第564話 流の災難と、内緒のアルバイト!? その㊶

「ラストハッピー賞が盗まれてしまったのですね…」

 満からの説明を聞いた結は、真剣な顔で呟いた。

「ああ、公園で梅川を待っていたら、いきなり水をぶっかけられたんだ。その後、差し出されたタオルで頭を拭いていたら、その間にレジ袋を盗まれたんだ」

 流が、満の説明を補足するように詳しく話す。        

「でもどうしてわざわざタオルを差し出したんだろう。水をかけたのなら、そのまま盗めばいいのに」

 梅川が、首を傾げながら言う。確かに、水をかけただけでも盗むための時間稼ぎはできるはずだ。 

「おそらく、目と手を封じるためでしょう」

 結の言い方に、満だけでなくまだ流に肩を掴まれたままだった少年も「え?」となる。

「…あ!髪や顔が濡れてしまっても、手で拭えばすぐ水をかけた犯人を見る事はできます。

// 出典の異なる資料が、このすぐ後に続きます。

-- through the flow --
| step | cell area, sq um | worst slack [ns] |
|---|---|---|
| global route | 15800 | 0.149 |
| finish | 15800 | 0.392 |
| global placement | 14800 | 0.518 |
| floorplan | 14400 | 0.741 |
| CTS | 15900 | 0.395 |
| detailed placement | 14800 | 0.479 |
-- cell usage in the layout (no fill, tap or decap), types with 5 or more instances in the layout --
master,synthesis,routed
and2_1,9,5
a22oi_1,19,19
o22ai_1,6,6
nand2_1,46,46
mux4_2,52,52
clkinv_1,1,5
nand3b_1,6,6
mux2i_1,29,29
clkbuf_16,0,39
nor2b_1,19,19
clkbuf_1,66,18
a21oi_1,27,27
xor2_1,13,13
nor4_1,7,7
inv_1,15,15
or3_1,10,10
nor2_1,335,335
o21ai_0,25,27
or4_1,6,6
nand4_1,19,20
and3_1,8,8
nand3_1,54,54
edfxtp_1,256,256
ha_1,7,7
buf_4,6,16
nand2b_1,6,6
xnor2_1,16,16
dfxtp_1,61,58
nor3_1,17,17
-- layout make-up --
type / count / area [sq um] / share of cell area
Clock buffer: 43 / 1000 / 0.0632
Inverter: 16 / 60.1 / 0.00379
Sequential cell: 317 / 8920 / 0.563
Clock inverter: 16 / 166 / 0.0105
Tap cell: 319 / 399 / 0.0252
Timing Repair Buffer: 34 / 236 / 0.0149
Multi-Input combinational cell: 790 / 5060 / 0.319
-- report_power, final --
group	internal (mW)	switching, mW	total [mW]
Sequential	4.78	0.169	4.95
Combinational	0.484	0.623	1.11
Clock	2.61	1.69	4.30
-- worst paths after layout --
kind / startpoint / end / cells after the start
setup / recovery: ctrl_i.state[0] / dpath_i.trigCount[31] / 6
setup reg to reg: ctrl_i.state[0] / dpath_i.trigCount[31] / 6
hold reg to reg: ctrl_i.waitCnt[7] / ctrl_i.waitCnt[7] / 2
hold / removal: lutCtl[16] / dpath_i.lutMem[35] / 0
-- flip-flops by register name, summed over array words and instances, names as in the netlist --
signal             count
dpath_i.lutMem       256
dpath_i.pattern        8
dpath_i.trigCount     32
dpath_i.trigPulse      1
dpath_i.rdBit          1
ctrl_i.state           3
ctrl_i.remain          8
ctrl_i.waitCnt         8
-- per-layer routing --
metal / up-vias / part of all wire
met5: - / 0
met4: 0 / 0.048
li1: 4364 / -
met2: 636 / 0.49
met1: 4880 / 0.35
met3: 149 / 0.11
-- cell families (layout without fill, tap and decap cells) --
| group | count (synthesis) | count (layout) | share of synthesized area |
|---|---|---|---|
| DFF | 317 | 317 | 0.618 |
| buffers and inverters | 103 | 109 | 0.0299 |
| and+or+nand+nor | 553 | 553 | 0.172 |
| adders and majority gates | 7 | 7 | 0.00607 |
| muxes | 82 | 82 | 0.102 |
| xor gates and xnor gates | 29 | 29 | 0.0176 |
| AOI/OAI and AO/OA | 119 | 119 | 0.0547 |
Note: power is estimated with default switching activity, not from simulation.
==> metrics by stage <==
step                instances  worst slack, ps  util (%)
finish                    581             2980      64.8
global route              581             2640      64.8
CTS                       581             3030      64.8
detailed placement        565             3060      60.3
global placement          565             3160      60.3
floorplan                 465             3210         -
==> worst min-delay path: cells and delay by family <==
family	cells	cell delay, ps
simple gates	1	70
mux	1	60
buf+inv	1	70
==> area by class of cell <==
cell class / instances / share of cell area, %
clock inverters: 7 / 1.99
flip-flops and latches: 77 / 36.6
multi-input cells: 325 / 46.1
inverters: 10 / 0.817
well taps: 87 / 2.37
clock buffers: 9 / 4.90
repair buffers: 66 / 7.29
File: src/rtl/pwm_sr_pkg.sv
package pwm_sr_pkg;
  localparam int DUTY_W_DEF = 5;
  localparam int MODE_W     = 3;

  typedef enum logic [MODE_W-1:0] {
    MODE_NORMAL   = 3'b000,
    MODE_FULL_ON  = 3'b001,
    MODE_SHUTDOWN = 3'b010,
    MODE_RECALL   = 3'b011
  } mode_e;

  // Codes with the top bit set are reserved.
  function automatic logic mode_reserved(input logic [MODE_W-1:0] m);
    return m[MODE_W-1];
  endfunction
endpackage

File: src/rtl/pwm_sr_cmd.sv
module pwm_sr_cmd
  import pwm_sr_pkg::*;
#(
  parameter int DUTY_W = DUTY_W_DEF
) (
  input  logic              clk_i,
  input  logic              rst_ni,
  input  logic              wr_i,
  input  logic [MODE_W-1:0] mode_i,
  input  logic [DUTY_W-1:0] duty_i,
  output logic [DUTY_W-1:0] cfg_duty_o,
  output logic              full_on_o,
  output logic              shut_o,
  output logic              recall_ev_o
);
  logic [DUTY_W-1:0] duty_q;
  logic full_q, shut_q;

  // Named events for the assertions and the counter.
  logic take_normal, take_full, take_shut, recall_ev, ignored_wr, blocked_wr;
  assign ignored_wr  = wr_i && mode_reserved(mode_i);
  assign take_normal = wr_i && !shut_q && (mode_i == MODE_NORMAL);
  assign take_full   = wr_i && !shut_q && (mode_i == MODE_FULL_ON);
  assign take_shut   = wr_i && !shut_q && (mode_i == MODE_SHUTDOWN);
  assign recall_ev   = wr_i &&  shut_q && (mode_i == MODE_RECALL);
  assign blocked_wr  = wr_i &&  shut_q && (mode_i != MODE_RECALL);

  always_ff @(posedge clk_i or negedge rst_ni) begin
    if (!rst_ni) begin
      duty_q <= '0;
      full_q <= 1'b0;
      shut_q <= 1'b0;
    end else begin
      if (take_normal) begin
        duty_q <= duty_i;
        full_q <= 1'b0;
      end
      if (take_full) full_q <= 1'b1;
      if (take_shut) shut_q <= 1'b1;
      if (recall_ev) shut_q <= 1'b0;
    end
  end

  assign cfg_duty_o  = duty_q;
  assign full_on_o   = full_q;
  assign shut_o      = shut_q;
  assign recall_ev_o = recall_ev;

  assert_reserved_ignored_R9: assert property (@(posedge clk_i) disable iff (!rst_ni)
    ignored_wr |=> $stable({duty_q, full_q, shut_q}));

  assert_locked_in_shutdown_R10: assert property (@(posedge clk_i) disable iff (!rst_ni)
    blocked_wr |=> (shut_q && $stable({duty_q, full_q})));
endmodule

File: src/rtl/pwm_sr_period.sv
module pwm_sr_period
  import pwm_sr_pkg::*;
#(
  parameter int DUTY_W = DUTY_W_DEF
) (
  input  logic              clk_i,
  input  logic              rst_ni,
  input  logic              tick_i,
  input  logic              run_i,
  input  logic              restart_i,
  input  logic [DUTY_W-1:0] next_duty_i,
  output logic [DUTY_W-1:0] cnt_o,
  output logic [DUTY_W-1:0] act_duty_o
);
  localparam logic [DUTY_W-1:0] CNT_LAST = {DUTY_W{1'b1}};

  logic [DUTY_W-1:0] cnt_q, act_q;
  logic step_ev, wrap_ev;
  assign step_ev = tick_i && run_i;
  assign wrap_ev = step_ev && (cnt_q == CNT_LAST);

  always_ff @(posedge clk_i or negedge rst_ni) begin
    if (!rst_ni) begin
      cnt_q <= '0;
      act_q <= '0;
    end else if (restart_i) begin
      cnt_q <= '0;
      act_q <= next_duty_i;
    end else if (step_ev) begin
      cnt_q <= cnt_q + 1'b1;
      if (wrap_ev) act_q <= next_duty_i;
    end
  end

  assign cnt_o      = cnt_q;
  assign act_duty_o = act_q;

  assert_hold_without_tick_R11: assert property (@(posedge clk_i) disable iff (!rst_ni)
    (!restart_i && !step_ev) |=> $stable(cnt_q));

  assert_restart_from_zero_R7: assert property (@(posedge clk_i) disable iff (!rst_ni)
    restart_i |=> (cnt_q == '0));

  assert_duty_only_at_wrap_R8: assert property (@(posedge clk_i) disable iff (!rst_ni)
    (!restart_i && !wrap_ev) |=> $stable(act_q));

  assert_wrap_to_zero_R2: assert property (@(posedge clk_i) disable iff (!rst_ni)
    (wrap_ev && !restart_i) |=> (cnt_q == '0));
endmodule

File: src/rtl/pwm_sr_drive.sv
module pwm_sr_drive
  import pwm_sr_pkg::*;
#(
  parameter int DUTY_W = DUTY_W_DEF
) (
  input  logic              clk_i,
  input  logic              rst_ni,
  input  logic [DUTY_W-1:0] cnt_i,
  input  logic [DUTY_W-1:0] act_duty_i,
  input  logic              full_on_i,
  input  logic              shut_i,
  output logic              pwm_o,
  output logic              oe_o
);
  function automatic logic in_high_phase(input logic [DUTY_W-1:0] c,
                                         input logic [DUTY_W-1:0] d);
    return c < d;
  endfunction

  assign oe_o  = !shut_i;
  assign pwm_o = !shut_i && (full_on_i || in_high_phase(cnt_i, act_duty_i));

  assert_quiet_while_released_R6: assert property (@(posedge clk_i) disable iff (!rst_ni)
    (shut_i && $stable(shut_i)) |-> (!pwm_o && !oe_o && $stable(cnt_i)));
endmodule

File: src/rtl/pwm_shutdown_gen.sv
module pwm_shutdown_gen
  import pwm_sr_pkg::*;
#(
  parameter int DUTY_W = DUTY_W_DEF
) (
  input  logic                clk_i,
  input  logic                rst_ni,
  input  logic                tick_i,
  input  logic                wr_i,
  input  logic [MODE_W-1:0]   mode_i,
  input  logic [DUTY_W-1:0]   duty_i,
  output logic                pwm_o,
  output logic                pwm_oe_o,
  output logic [DUTY_W+2:0]   status_o
);
  logic [DUTY_W-1:0] cfg_duty, cnt, act_duty;
  logic full_on, shut, recall_ev;

  pwm_sr_cmd #(.DUTY_W(DUTY_W)) cmd_i (
    .clk_i(clk_i), .rst_ni(rst_ni), .wr_i(wr_i), .mode_i(mode_i), .duty_i(duty_i),
    .cfg_duty_o(cfg_duty), .full_on_o(full_on), .shut_o(shut), .recall_ev_o(recall_ev)
  );

  pwm_sr_period #(.DUTY_W(DUTY_W)) period_i (
    .clk_i(clk_i), .rst_ni(rst_ni), .tick_i(tick_i), .run_i(!shut),
    .restart_i(recall_ev), .next_duty_i(cfg_duty),
    .cnt_o(cnt), .act_duty_o(act_duty)
  );

  pwm_sr_drive #(.DUTY_W(DUTY_W)) drive_i (
    .clk_i(clk_i), .rst_ni(rst_ni), .cnt_i(cnt), .act_duty_i(act_duty),
    .full_on_i(full_on), .shut_i(shut), .pwm_o(pwm_o), .oe_o(pwm_oe_o)
  );

  assign status_o = {shut, full_on, 1'b0, cfg_duty};

  assert_recall_drives_pad_R7: assert property (@(posedge clk_i) disable iff (!rst_ni)
    recall_ev |=> (pwm_oe_o && (pwm_o == (full_on || (cfg_duty != '0)))));

  assert_full_on_high_R4: assert property (@(posedge clk_i) disable iff (!rst_ni)
    (wr_i && !shut && mode_i == MODE_FULL_ON) |=> pwm_o);
endmodule

File: config.mk
export PLATFORM = sky130hd
export DESIGN_NAME = pwm_shutdown_gen
export DESIGN_NICKNAME = d
export VERILOG_FILES = /design/src/rtl/pwm_sr_pkg.sv /design/src/rtl/pwm_sr_cmd.sv /design/src/rtl/pwm_sr_period.sv /design/src/rtl/pwm_sr_drive.sv /design/src/rtl/pwm_shutdown_gen.sv
export SDC_FILE = /design/constraint.sdc
export NUM_CORES = 1
export LEC_CHECK = 0
export CORE_MARGIN = 1
export CORE_UTILIZATION = 64
export DETAILED_ROUTE_END_ITERATION = 10
export DONT_BUFFER_PORTS = 1
export GPL_TIMING_DRIVEN = 1
export PLACE_DENSITY = 0.8
export SYNTH_ARGS = -nofsm -noshare
export SYNTH_HDL_FRONTEND = slang
export SYNTH_HIERARCHICAL = 1
export SYNTH_SLANG_ARGS = --single-unit
File: constraint.sdc
create_clock -name clk_i -period 4.9 [get_ports clk_i]
set_input_delay 0.735 -clock clk_i [delete_from_list [all_inputs] [get_ports clk_i]]
set_output_delay 0.735 -clock clk_i [all_outputs]
set_load 0.03 [all_outputs]
==> impl_metrics.tcl <==
set metrics [dict create \
    status "completed" \
    fin_skew_ns 0.004548 \
    insertion_delay_ns 0.27 \
    gp_congestion 0.7124 \
    max_freq_mhz 397.4 \
    core_area_um2 1186 \
    fin_nets 98 \
    slew_viol_final 0 \
    synthCells 78 \
    finalCritPeriodShare_pct 51.36 \
    pwr-share-clk_pct 13.6 \
    synth-edff-count 0 \
    clockBufferDepth 2 \
    dr.pass1.iters 2 \
    slowest_delay_ns 0.56 \
    wl_um 1385 \
    io_pins 22 \
    cts.sinks 17 \
    die_y_um 39.05 \
    drive_gt1_share_pct 22.78 \
    yosysSeqAreaShare_pct 48.43 \
    ctsRootBufferMaster "clkbuf_4" \
    wl_per_cell_um 14.89 \
    cp_max_fo 6 \
    hpwl_um 1118 \
    clk_pin_slew_ns 0.09 \
    syn_area_um2 878.3 \
    cellPowerDensity_nw_per_um2 570.2 \
    min_period_ns 2.517 \
    p_switching_w 0.0002090 \
    finalHoldViolCount 0 \
    cts_setup_buffers 0 \
    synth.top_cells.by_count "dfrtp_1, mux2_2, nand2_1" \
    yosysTopAreaCellShare_pct 48.43 \
    cp_data_arrival_time_ns 1.78 \
    crit_family "compound AO/OA/AOI/OAI gates" \
    ys_async_sr_fraction_pct 100.0 \
    port_buffers 0 \
    synth_top_area_cell "dfrtp_1" \
    cp-start-kind "flop" \
    hp-class "in -> async" \
    cts_max_level 1 \
    vias 522 \
    die_w_um 39.05 \
    syn2layout_area_growth_pct 2.422 \
    track_usage_pct 23.06 \
    synth_fp_nets 96 \
    rows 12 \
    p_leak_nw 0.4189 \
    setup_tns_ns 0 \
    rrSetupSlack_ns 3.03 \
    synth-seq-cells 17 \
    cts_tree "built" \
    drv_cap 0 \
    worst_pin_slew_ns 0.6413 \
    initial_utilization_pct 74.05 \
    cts_hold_buf 0 \
    drc 0 \
    critPathKind "reg -> out" \
    first_global_vias 555 \
    switching_share_pct 40.74 \
    peakVddDrop_uv 321.4 \
    synth_cell_type_count 21 \
    synth-main-ff-cell "dfrtp_1" \
    fillers 89 \
    cp_num_buf_inv 1 \
    comb_power_share_pct 33.6 \
    drt-initial-drc-count 1 \
    grt_max_degree 18 \
    viasPerCell 5.613 \
    grt_overflow 0 \
    cp-end-kind "output pin" \
    ant_nets 0 \
    crit_chain "inv_1, o21ai_1, a21oi_1" \
    yosysWarningCount 6 \
    synth_top_cells_by_area "dfrtp_1, mux2_2, ha_1, nand2_1, a21oi_1" \
    grt_pass1_wl_um 2208 \
    syn_area_per_cell_um2 11.26 \
    pwr-share-seq_pct 52.8 \
    insertedDiodeCount 0 \
    ctsResizeCount 0 \
    crit_required_ns 4.16 \
    setup_viol 0 \
    synthMostInstantiatedCell "dfrtp_1" \
    cts_made_buffers 3 \
    p_int_w 0.0003040 \
    final_cells 93 \
    r2r_end "period_i/act_duty_o[0]" \
    r2r-start "period_i/cnt_o[0]" \
    dp_cells 89 \
    dieArea_um2 1525 \
    slew-limit-headroom_pct 57.38 \
    crit_slowest_cell "dfrtp_1" \
    rsz0062_at_grt "false" \
    antenna_found_initial 0 \
    reg2reg_depth 5 \
]
==> cells by family after synthesis <==
| family | after synthesis | share of synthesized area (%) |
|---|---|---|
| other cells | 1 | 0.4269 |
| xor+xnor | 2 | 1.995 |
| buf+inv | 9 | 5.128 |
| simple gates | 21 | 13.82 |
| fa+ha+maj | 6 | 8.547 |
| compound gates | 11 | 7.549 |
| mux | 11 | 14.10 |
| flops | 17 | 48.43 |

だけど、タオルを差し出せは反射的に顔を拭いてしまうので、その間タオルがで周りが見えなくなってしまうのです」

 結の推測に、満達は「なるほど!」と声を出した。

「さらに頭や顔を拭いていたら、手にタオルを持っているので、とっさに他のものを掴むことが出来なくなるんです。もし他のものを掴もうとしたら、一度タオルを離さなければ、それを掴むことは出来ませんから」

 さらなる推測に、満と流と梅川は納得した。わざわざタオルを差し出したのは、確実にレジ袋を盗むための計画的な時間稼ぎだったのだ。

「そのタオルは、どうしました?」

 結からの質問に、流は「慌てて追いかけたので、公園に置いてきてしまった」と答えた。